◆ Task description
Report how many lines below contain the word "mark". Give only the number.

━━━━

`config.mk`:
```
export PLATFORM = sky130hd
export DESIGN_NAME = input_completeness_scanner
export DESIGN_NICKNAME = d
export VERILOG_FILES = /design/src/design/ics_pkg.sv /design/src/design/ics_front.sv /design/src/design/ics_queue.sv /design/src/design/ics_back.sv /design/src/design/input_completeness_scanner.sv
export VERILOG_INCLUDE_DIRS = /design/src /design/src/design
export SDC_FILE = /design/constraint.sdc
export NUM_CORES = 1
export LEC_CHECK = 0
export ABC_CLOCK_PERIOD_IN_PS = 4600
export BUFFER_PORTS_ARGS = -buffer_cell sky130_fd_sc_hd__buf_4
export CAP_MARGIN = 20
export CORE_MARGIN = 2
export CORE_UTILIZATION = 60
export DETAILED_ROUTE_END_ITERATION = 8
export PLACE_DENSITY = 0.84
export RECOVER_POWER = 50
export SLEW_MARGIN = 5
export SYNTH_ARGS = -nofsm -noshare
export SYNTH_HDL_FRONTEND = slang
export SYNTH_HIERARCHICAL = 1
export SYNTH_SLANG_ARGS = --single-unit
```
`constraint.sdc`:
```
create_clock -name clk -period 4.6 [get_ports clk]
set_input_delay 0.92 -clock clk [delete_from_list [all_inputs] [get_ports clk]]
set_output_delay 0.92 -clock clk [all_outputs]
set_load 0.02 [all_outputs]
```
`src/design/input_completeness_scanner_macros.svh`:
```
// Assertion macros for the input completeness scanner.
`ifndef INPUT_COMPLETENESS_SCANNER_MACROS_SVH
`define INPUT_COMPLETENESS_SCANNER_MACROS_SVH
`ifndef SYNTHESIS
`define ICS_ASSERT_SAME(label, ante, cons) \
  label: assert property (@(posedge clk) disable iff (rst) (ante) |-> (cons)) \
    else $error("scanner check failed");
`define ICS_ASSERT_NEXT(label, ante, cons) \
  label: assert property (@(posedge clk) disable iff (rst) (ante) |=> (cons)) \
    else $error("scanner check failed");
`else
`define ICS_ASSERT_SAME(label, ante, cons)
`define ICS_ASSERT_NEXT(label, ante, cons)
`endif
`endif

```
`src/design/ics_pkg.sv`:
```
// Shared types and constants for the input completeness scanner.
`timescale 1ns / 1ps
package ics_pkg;

  localparam int COUNT_BITS_DEFAULT  = 8;
  localparam int QUEUE_DEPTH_DEFAULT = 2;

  localparam logic [7:0] CH_NEWLINE   = 8'h0A;
  localparam logic [7:0] CH_QUOTE     = 8'h22;
  localparam logic [7:0] CH_DASH      = 8'h2D;
  localparam logic [7:0] CH_SLASH     = 8'h2F;
  localparam logic [7:0] CH_STAR      = 8'h2A;
  localparam logic [7:0] CH_BACKSLASH = 8'h5C;
  localparam logic [7:0] CH_LBRACE    = 8'h7B;
  localparam logic [7:0] CH_RBRACE    = 8'h7D;
  localparam logic [7:0] CH_LPAREN    = 8'h28;
  localparam logic [7:0] CH_RPAREN    = 8'h29;
  localparam logic [7:0] CH_LBRACK    = 8'h5B;
  localparam logic [7:0] CH_RBRACK    = 8'h5D;

  typedef enum logic [3:0] {
    CLS_OTHER     = 4'd0,
    CLS_NEWLINE   = 4'd1,
    CLS_QUOTE     = 4'd2,
    CLS_DASH      = 4'd3,
    CLS_SLASH     = 4'd4,
    CLS_STAR      = 4'd5,
    CLS_BACKSLASH = 4'd6,
    CLS_LBRACE    = 4'd7,
    CLS_RBRACE    = 4'd8,
    CLS_LPAREN    = 4'd9,
    CLS_RPAREN    = 4'd10,
    CLS_LBRACK    = 4'd11,
    CLS_RBRACK    = 4'd12
  } char_class_t;

  typedef struct packed {
    logic [7:0] text_byte;
    logic       first_byte;
  } in_item_t;

  typedef struct packed {
    logic complete;
    logic nest_overflow;
  } out_item_t;

  typedef struct packed {
    char_class_t cls;
    logic        first_byte;
  } cls_item_t;

endpackage

```
`src/design/ics_front.sv`:
```
// Front stage: accepts bytes and registers their character class.
`timescale 1ns / 1ps
module ics_front (
  input  logic              clk,
  input  logic              rst,
  input  logic              up_valid,
  output logic              up_ready,
  input  ics_pkg::in_item_t up_item,
  output logic              dn_valid,
  input  logic              dn_ready,
  output ics_pkg::cls_item_t dn_item
);
  import ics_pkg::*;

  char_class_t cls;
  logic        valid;
  cls_item_t   item;

  always_comb begin
    case (up_item.text_byte)
      CH_NEWLINE:   cls = CLS_NEWLINE;
      CH_QUOTE:     cls = CLS_QUOTE;
      CH_DASH:      cls = CLS_DASH;
      CH_SLASH:     cls = CLS_SLASH;
      CH_STAR:      cls = CLS_STAR;
      CH_BACKSLASH: cls = CLS_BACKSLASH;
      CH_LBRACE:    cls = CLS_LBRACE;
      CH_RBRACE:    cls = CLS_RBRACE;
      CH_LPAREN:    cls = CLS_LPAREN;
      CH_RPAREN:    cls = CLS_RPAREN;
      CH_LBRACK:    cls = CLS_LBRACK;
      CH_RBRACK:    cls = CLS_RBRACK;
      default:      cls = CLS_OTHER;
    endcase
  end

  assign up_ready = !valid || dn_ready;
  assign dn_valid = valid;
  assign dn_item  = item;

  always_ff @(posedge clk) begin
    if (rst) begin
      valid <= 1'b0;
    end else if (up_ready) begin
      valid <= up_valid;
    end
  end

  always_ff @(posedge clk) begin
    if (up_valid && up_ready) begin
      item.cls        <= cls;
      item.first_byte <= up_item.first_byte;
    end
  end

endmodule

```
`src/design/ics_queue.sv`:
```
// Small queue of classified items between front and back.
`timescale 1ns / 1ps
module ics_queue #(
  parameter int DEPTH = ics_pkg::QUEUE_DEPTH_DEFAULT
) (
  input  logic               clk,
  input  logic               rst,
  input  logic               up_valid,
  output logic               up_ready,
  input  ics_pkg::cls_item_t up_item,
  output logic               dn_valid,
  input  logic               dn_ready,
  output ics_pkg::cls_item_t dn_item
);
  import ics_pkg::*;

  localparam int PTR_W = (DEPTH > 1) ? $clog2(DEPTH) : 1;
  localparam logic [PTR_W:0] FULL_COUNT = (PTR_W + 1)'(DEPTH);
  localparam logic [PTR_W-1:0] LAST_PTR = PTR_W'(DEPTH - 1);

  cls_item_t        entries [DEPTH];
  logic [PTR_W-1:0] wr_ptr;
  logic [PTR_W-1:0] rd_ptr;
  logic [PTR_W:0]   count;
  logic             push;
  logic             pop;

  assign up_ready = (count != FULL_COUNT);
  assign dn_valid = (count != '0);
  assign dn_item  = entries[rd_ptr];
  assign push     = up_valid && up_ready;
  assign pop      = dn_valid && dn_ready;

  always_ff @(posedge clk) begin
    if (rst) begin
      wr_ptr <= '0;
      rd_ptr <= '0;
      count  <= '0;
    end else begin
      if (push) begin
        wr_ptr <= (wr_ptr == LAST_PTR) ? '0 : wr_ptr + PTR_W'(1);
      end
      if (pop) begin
        rd_ptr <= (rd_ptr == LAST_PTR) ? '0 : rd_ptr + PTR_W'(1);
      end
      if (push && !pop) begin
        count <= count + (PTR_W + 1)'(1);
      end else if (pop && !push) begin
        count <= count - (PTR_W + 1)'(1);
      end
    end
  end

  always_ff @(posedge clk) begin
    if (push) begin
      entries[wr_ptr] <= up_item;
    end
  end

endmodule

```
`src/design/ics_back.sv`:
```
// Back stage: scan state machine, saturating counters and result register.
`timescale 1ns / 1ps
module ics_back #(
  parameter int COUNT_BITS = ics_pkg::COUNT_BITS_DEFAULT
) (
  input  logic               clk,
  input  logic               rst,
  input  logic               up_valid,
  output logic               up_ready,
  input  ics_pkg::cls_item_t up_item,
  output logic               dn_valid,
  input  logic               dn_ready,
  output ics_pkg::out_item_t dn_item
);
  import ics_pkg::*;

  typedef enum logic [10:0] {
    M_NORMAL      = 11'b000_0000_0001,
    M_PEND_DASH   = 11'b000_0000_0010,
    M_PEND_SLASH  = 11'b000_0000_0100,
    M_PEND_QUOTE  = 11'b000_0000_1000,
    M_LINE        = 11'b000_0001_0000,
    M_BLOCK       = 11'b000_0010_0000,
    M_BLOCK_SLASH = 11'b000_0100_0000,
    M_BLOCK_STAR  = 11'b000_1000_0000,
    M_TRIPLE      = 11'b001_0000_0000,
    M_STRING      = 11'b010_0000_0000,
    M_STRING_ESC  = 11'b100_0000_0000
  } mode_t;

  typedef logic [COUNT_BITS-1:0] cnt_t;

  localparam cnt_t CNT_MAX   = {1'b0, {(COUNT_BITS - 1){1'b1}}};
  localparam cnt_t CNT_MIN   = {1'b1, {(COUNT_BITS - 1){1'b0}}};
  localparam cnt_t DEPTH_MAX = {COUNT_BITS{1'b1}};
  localparam cnt_t CNT_ONE   = cnt_t'(1);

  mode_t       mode;
  logic [1:0]  quote_run;
  cnt_t        depth;
  cnt_t        brace;
  cnt_t        paren;
  cnt_t        bracket;
  logic        overflow;

  mode_t       mode_cur, mode_next;
  logic [1:0]  quote_run_cur, quote_run_next;
  cnt_t        depth_cur, depth_next;
  cnt_t        brace_cur, brace_next;
  cnt_t        paren_cur, paren_next;
  cnt_t        bracket_cur, bracket_next;
  logic        overflow_cur, overflow_next;

  char_class_t cls;
  logic        do_normal, do_string, do_block;
  logic        depth_inc, depth_dec;
  logic        brace_inc, brace_dec, paren_inc, paren_dec, bracket_inc, bracket_dec;
  logic        complete_next;
  logic        take;
  logic        out_valid;
  out_item_t   out_item;

  assign cls      = up_item.cls;
  assign up_ready = !out_valid || dn_ready;
  assign take     = up_valid && up_ready;
  assign dn_valid = out_valid;
  assign dn_item  = out_item;

  // a start mark scans from the reset state
  always_comb begin
    if (up_item.first_byte) begin
      mode_cur      = M_NORMAL;
      quote_run_cur = '0;
      depth_cur     = '0;
      brace_cur     = '0;
      paren_cur     = '0;
      bracket_cur   = '0;
      overflow_cur  = 1'b0;
    end else begin
      mode_cur      = mode;
      quote_run_cur = quote_run;
      depth_cur     = depth;
      brace_cur     = brace;
      paren_cur     = paren;
      bracket_cur   = bracket;
      overflow_cur  = overflow;
    end
  end

  always_comb begin
    mode_next      = mode_cur;
    quote_run_next = quote_run_cur;
    do_normal      = 1'b0;
    do_string      = 1'b0;
    do_block       = 1'b0;
    depth_inc      = 1'b0;
    depth_dec      = 1'b0;
    brace_inc      = 1'b0;
    brace_dec      = 1'b0;
    paren_inc      = 1'b0;
    paren_dec      = 1'b0;
    bracket_inc    = 1'b0;
    bracket_dec    = 1'b0;

    unique case (mode_cur)
      M_NORMAL: begin
        quote_run_next = '0;
        do_normal      = 1'b1;
      end
      M_PEND_DASH: begin
        if (cls == CLS_DASH) mode_next = M_LINE;
        else do_normal = 1'b1;
      end
      M_PEND_SLASH: begin
        if (cls == CLS_STAR) begin
          depth_inc = 1'b1;
          mode_next = M_BLOCK;
        end else begin
          do_normal = 1'b1;
        end
      end
      M_PEND_QUOTE: begin
        if (quote_run_cur == 2'd1) begin
          if (cls == CLS_QUOTE) begin
            quote_run_next = 2'd2;
          end else begin
            quote_run_next = '0;
            do_string      = 1'b1;
          end
        end else begin
          quote_run_next = '0;
          if (cls == CLS_QUOTE) mode_next = M_TRIPLE;
          else do_normal = 1'b1;
        end
      end
      M_LINE: begin
        if (cls == CLS_NEWLINE) mode_next = M_NORMAL;
      end
      M_BLOCK: begin
        do_block = 1'b1;
      end
      M_BLOCK_SLASH: begin
        if (cls == CLS_STAR) begin
          depth_inc = 1'b1;
          mode_next = M_BLOCK;
        end else begin
          do_block = 1'b1;
        end
      end
      M_BLOCK_STAR: begin
        if (cls == CLS_SLASH) begin
          depth_dec = 1'b1;
          mode_next = (depth_cur > CNT_ONE) ? M_BLOCK : M_NORMAL;
        end else begin
          do_block = 1'b1;
        end
      end
      M_TRIPLE: begin
        if (cls == CLS_QUOTE) begin
          if (quote_run_cur >= 2'd2) begin
            mode_next      = M_NORMAL;
            quote_run_next = '0;
          end else begin
            quote_run_next = quote_run_cur + 2'd1;
          end
        end else begin
          quote_run_next = '0;
        end
      end
      M_STRING: begin
        do_string = 1'b1;
      end
      M_STRING_ESC: begin
        mode_next = M_STRING;
      end
      default: begin
        quote_run_next = '0;
        do_normal      = 1'b1;
      end
    endcase

    if (do_normal) begin
      mode_next = M_NORMAL;
      case (cls)
        CLS_QUOTE: begin
          mode_next      = M_PEND_QUOTE;
          quote_run_next = 2'd1;
        end
        CLS_DASH:   mode_next   = M_PEND_DASH;
        CLS_SLASH:  mode_next   = M_PEND_SLASH;
        CLS_LBRACE: brace_inc   = 1'b1;
        CLS_RBRACE: brace_dec   = 1'b1;
        CLS_LPAREN: paren_inc   = 1'b1;
        CLS_RPAREN: paren_dec   = 1'b1;
        CLS_LBRACK: bracket_inc = 1'b1;
        CLS_RBRACK: bracket_dec = 1'b1;
        default: ;
      endcase
    end

    if (do_string) begin
      if (cls == CLS_BACKSLASH) mode_next = M_STRING_ESC;
      else if (cls == CLS_QUOTE || cls == CLS_NEWLINE) mode_next = M_NORMAL;
      else mode_next = M_STRING;
    end

    if (do_block) begin
      if (cls == CLS_SLASH) mode_next = M_BLOCK_SLASH;
      else if (cls == CLS_STAR) mode_next = M_BLOCK_STAR;
      else mode_next = M_BLOCK;
    end
  end

  // saturating counters; a blocked step only sets the sticky flag
  always_comb begin
    overflow_next = overflow_cur;
    depth_next    = depth_cur;
    brace_next    = brace_cur;
    paren_next    = paren_cur;
    bracket_next  = bracket_cur;

    if (depth_inc) begin
      if (depth_cur == DEPTH_MAX) overflow_next = 1'b1;
      else depth_next = depth_cur + CNT_ONE;
    end else if (depth_dec && depth_cur != '0) begin
      depth_next = depth_cur - CNT_ONE;
    end

    if (brace_inc) begin
      if (brace_cur == CNT_MAX) overflow_next = 1'b1;
      else brace_next = brace_cur + CNT_ONE;
    end else if (brace_dec) begin
      if (brace_cur == CNT_MIN) overflow_next = 1'b1;
      else brace_next = brace_cur - CNT_ONE;
    end

    if (paren_inc) begin
      if (paren_cur == CNT_MAX) overflow_next = 1'b1;
      else paren_next = paren_cur + CNT_ONE;
    end else if (paren_dec) begin
      if (paren_cur == CNT_MIN) overflow_next = 1'b1;
      else paren_next = paren_cur - CNT_ONE;
    end

    if (bracket_inc) begin
      if (bracket_cur == CNT_MAX) overflow_next = 1'b1;
      else bracket_next = bracket_cur + CNT_ONE;
    end else if (bracket_dec) begin
      if (bracket_cur == CNT_MIN) overflow_next = 1'b1;
      else bracket_next = bracket_cur - CNT_ONE;
    end
  end

  // counts are non-positive when negative or zero
  assign complete_next =
      (brace_next[COUNT_BITS-1] || brace_next == '0) &&
      (paren_next[COUNT_BITS-1] || paren_next == '0) &&
      (bracket_next[COUNT_BITS-1] || bracket_next == '0) &&
      (depth_next == '0) && (mode_next != M_TRIPLE);

  always_ff @(posedge clk) begin
    if (rst) begin
      mode      <= M_NORMAL;
      quote_run <= '0;
      depth     <= '0;
      brace     <= '0;
      paren     <= '0;
      bracket   <= '0;
      overflow  <= 1'b0;
      out_valid <= 1'b0;
    end else begin
      if (take) begin
        mode      <= mode_next;
        quote_run <= quote_run_next;
        depth     <= depth_next;
        brace     <= brace_next;
        paren     <= paren_next;
        bracket   <= bracket_next;
        overflow  <= overflow_next;
      end
      if (up_ready) begin
        out_valid <= up_valid;
      end
    end
  end

  always_ff @(posedge clk) begin
    if (take) begin
      out_item.complete      <= complete_next;
      out_item.nest_overflow <= overflow_next;
    end
  end

endmodule

```
`src/design/input_completeness_scanner.sv`:
```
// Top level of the input completeness scanner.
`timescale 1ns / 1ps
// Input completeness scanner: checks bracket balance of streamed source text.
//
// Channels: item (text_byte, first_byte) in, result (complete, nest_overflow)
// out, both valid/ready. One result comes back for every item, in order.
// Set first_byte on the first byte of new text to clear all scan state.
//
// Path: the front register loads at the accepting edge; the queue entry
// and then the result register follow, and the result is valid once it
// is loaded into the result register.
// Throughput: one item per cycle while the receiver takes results; the scan
// state and counters in the back stage update once per byte, which sets the rate.
//
// When the receiver stalls, the result register holds, the back stage stops,
// the queue fills and then the front stage and item_ready drop; nothing is
// dropped and up to QUEUE_DEPTH + 2 items, four by default, sit in flight.
// Reset (rst, synchronous) empties the front stage, queue and result register
// and returns the scanner to normal mode with all counters at zero.
// Counters saturate at the COUNT_BITS limits and set the sticky nest_overflow.
`include "input_completeness_scanner_macros.svh"
module input_completeness_scanner #(
  parameter int COUNT_BITS  = ics_pkg::COUNT_BITS_DEFAULT,
  parameter int QUEUE_DEPTH = ics_pkg::QUEUE_DEPTH_DEFAULT
) (
  input  logic               clk,
  input  logic               rst,
  input  logic               item_valid,
  output logic               item_ready,
  input  ics_pkg::in_item_t  item,
  output logic               result_valid,
  input  logic               result_ready,
  output ics_pkg::out_item_t result
);
  import ics_pkg::*;

  // front -> queue
  logic      front_valid;
  logic      front_ready;
  cls_item_t front_item;

  // queue -> back
  logic      q_valid;
  logic      q_ready;
  cls_item_t q_item;

  ics_front u_front (
    .clk      (clk),
    .rst      (rst),
    .up_valid (item_valid),
    .up_ready (item_ready),
    .up_item  (item),
    .dn_valid (front_valid),
    .dn_ready (front_ready),
    .dn_item  (front_item)
  );

  ics_queue #(
    .DEPTH (QUEUE_DEPTH)
  ) u_queue (
    .clk      (clk),
    .rst      (rst),
    .up_valid (front_valid),
    .up_ready (front_ready),
    .up_item  (front_item),
    .dn_valid (q_valid),
    .dn_ready (q_ready),
    .dn_item  (q_item)
  );

  ics_back #(
    .COUNT_BITS (COUNT_BITS)
  ) u_back (
    .clk      (clk),
    .rst      (rst),
    .up_valid (q_valid),
    .up_ready (q_ready),
    .up_item  (q_item),
    .dn_valid (result_valid),
    .dn_ready (result_ready),
    .dn_item  (result)
  );

  // a full queue with a waiting front item must hold off new input
  `ICS_ASSERT_SAME(a_front_stall, front_valid && !front_ready, !item_ready)
  // a new result only follows an item taken from the queue
  `ICS_ASSERT_SAME(a_result_source, $rose(result_valid), $past(q_valid))
  // a start mark clears the sticky flag; one byte cannot saturate a counter
  `ICS_ASSERT_NEXT(a_start_clears, q_valid && q_ready && q_item.first_byte,
                   result_valid && !result.nest_overflow)

endmodule
```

━━━━

◆ The answer
2